■ **REQUIRED ACTION**: The entries below are to be repeated exactly as they stand.

■ **INFORMATION**:

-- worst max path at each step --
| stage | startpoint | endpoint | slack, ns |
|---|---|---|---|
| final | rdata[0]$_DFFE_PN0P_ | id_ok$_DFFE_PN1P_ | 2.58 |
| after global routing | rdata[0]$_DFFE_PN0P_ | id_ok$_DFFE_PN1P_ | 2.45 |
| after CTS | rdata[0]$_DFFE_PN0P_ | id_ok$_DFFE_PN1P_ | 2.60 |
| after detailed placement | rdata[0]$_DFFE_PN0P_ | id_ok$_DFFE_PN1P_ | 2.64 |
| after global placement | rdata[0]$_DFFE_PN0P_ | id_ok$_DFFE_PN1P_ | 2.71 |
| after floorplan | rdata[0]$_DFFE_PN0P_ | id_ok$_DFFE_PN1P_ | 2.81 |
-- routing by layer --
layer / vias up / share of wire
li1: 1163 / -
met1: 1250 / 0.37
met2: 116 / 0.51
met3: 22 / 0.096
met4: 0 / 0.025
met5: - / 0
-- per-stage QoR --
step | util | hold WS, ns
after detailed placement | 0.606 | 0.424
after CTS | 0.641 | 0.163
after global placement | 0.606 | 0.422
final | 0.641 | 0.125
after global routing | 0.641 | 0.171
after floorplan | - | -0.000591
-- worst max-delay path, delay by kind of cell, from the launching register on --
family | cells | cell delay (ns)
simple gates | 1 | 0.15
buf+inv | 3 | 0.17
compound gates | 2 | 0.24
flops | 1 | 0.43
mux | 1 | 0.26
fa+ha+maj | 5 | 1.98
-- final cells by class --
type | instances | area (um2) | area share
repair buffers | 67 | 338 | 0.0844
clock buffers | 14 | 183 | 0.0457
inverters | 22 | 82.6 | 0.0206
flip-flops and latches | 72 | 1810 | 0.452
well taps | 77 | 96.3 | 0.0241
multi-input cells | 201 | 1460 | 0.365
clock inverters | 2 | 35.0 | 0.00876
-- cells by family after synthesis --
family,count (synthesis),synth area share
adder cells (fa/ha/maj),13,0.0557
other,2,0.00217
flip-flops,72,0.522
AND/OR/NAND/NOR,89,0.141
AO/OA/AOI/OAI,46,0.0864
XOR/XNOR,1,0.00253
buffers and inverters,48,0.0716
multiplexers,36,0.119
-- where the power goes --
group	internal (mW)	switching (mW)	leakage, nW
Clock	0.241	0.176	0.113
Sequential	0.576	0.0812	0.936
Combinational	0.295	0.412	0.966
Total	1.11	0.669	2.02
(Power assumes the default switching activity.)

■ **SOLUTION TO THIS PROBLEM**:
-- worst max path at each step --
| stage | startpoint | endpoint | slack, ns |
|---|---|---|---|
| final | rdata[0]$_DFFE_PN0P_ | id_ok$_DFFE_PN1P_ | 2.58 |
| after global routing | rdata[0]$_DFFE_PN0P_ | id_ok$_DFFE_PN1P_ | 2.45 |
| after CTS | rdata[0]$_DFFE_PN0P_ | id_ok$_DFFE_PN1P_ | 2.60 |
| after detailed placement | rdata[0]$_DFFE_PN0P_ | id_ok$_DFFE_PN1P_ | 2.64 |
| after global placement | rdata[0]$_DFFE_PN0P_ | id_ok$_DFFE_PN1P_ | 2.71 |
| after floorplan | rdata[0]$_DFFE_PN0P_ | id_ok$_DFFE_PN1P_ | 2.81 |
-- routing by layer --
layer / vias up / share of wire
li1: 1163 / -
met1: 1250 / 0.37
met2: 116 / 0.51
met3: 22 / 0.096
met4: 0 / 0.025
met5: - / 0
-- per-stage QoR --
step | util | hold WS, ns
after detailed placement | 0.606 | 0.424
after CTS | 0.641 | 0.163
after global placement | 0.606 | 0.422
final | 0.641 | 0.125
after global routing | 0.641 | 0.171
after floorplan | - | -0.000591
-- worst max-delay path, delay by kind of cell, from the launching register on --
family | cells | cell delay (ns)
simple gates | 1 | 0.15
buf+inv | 3 | 0.17
compound gates | 2 | 0.24
flops | 1 | 0.43
mux | 1 | 0.26
fa+ha+maj | 5 | 1.98
-- final cells by class --
type | instances | area (um2) | area share
repair buffers | 67 | 338 | 0.0844
clock buffers | 14 | 183 | 0.0457
inverters | 22 | 82.6 | 0.0206
flip-flops and latches | 72 | 1810 | 0.452
well taps | 77 | 96.3 | 0.0241
multi-input cells | 201 | 1460 | 0.365
clock inverters | 2 | 35.0 | 0.00876
-- cells by family after synthesis --
family,count (synthesis),synth area share
adder cells (fa/ha/maj),13,0.0557
other,2,0.00217
flip-flops,72,0.522
AND/OR/NAND/NOR,89,0.141
AO/OA/AOI/OAI,46,0.0864
XOR/XNOR,1,0.00253
buffers and inverters,48,0.0716
multiplexers,36,0.119
-- where the power goes --
group	internal (mW)	switching (mW)	leakage, nW
Clock	0.241	0.176	0.113
Sequential	0.576	0.0812	0.936
Combinational	0.295	0.412	0.966
Total	1.11	0.669	2.02
(Power assumes the default switching activity.)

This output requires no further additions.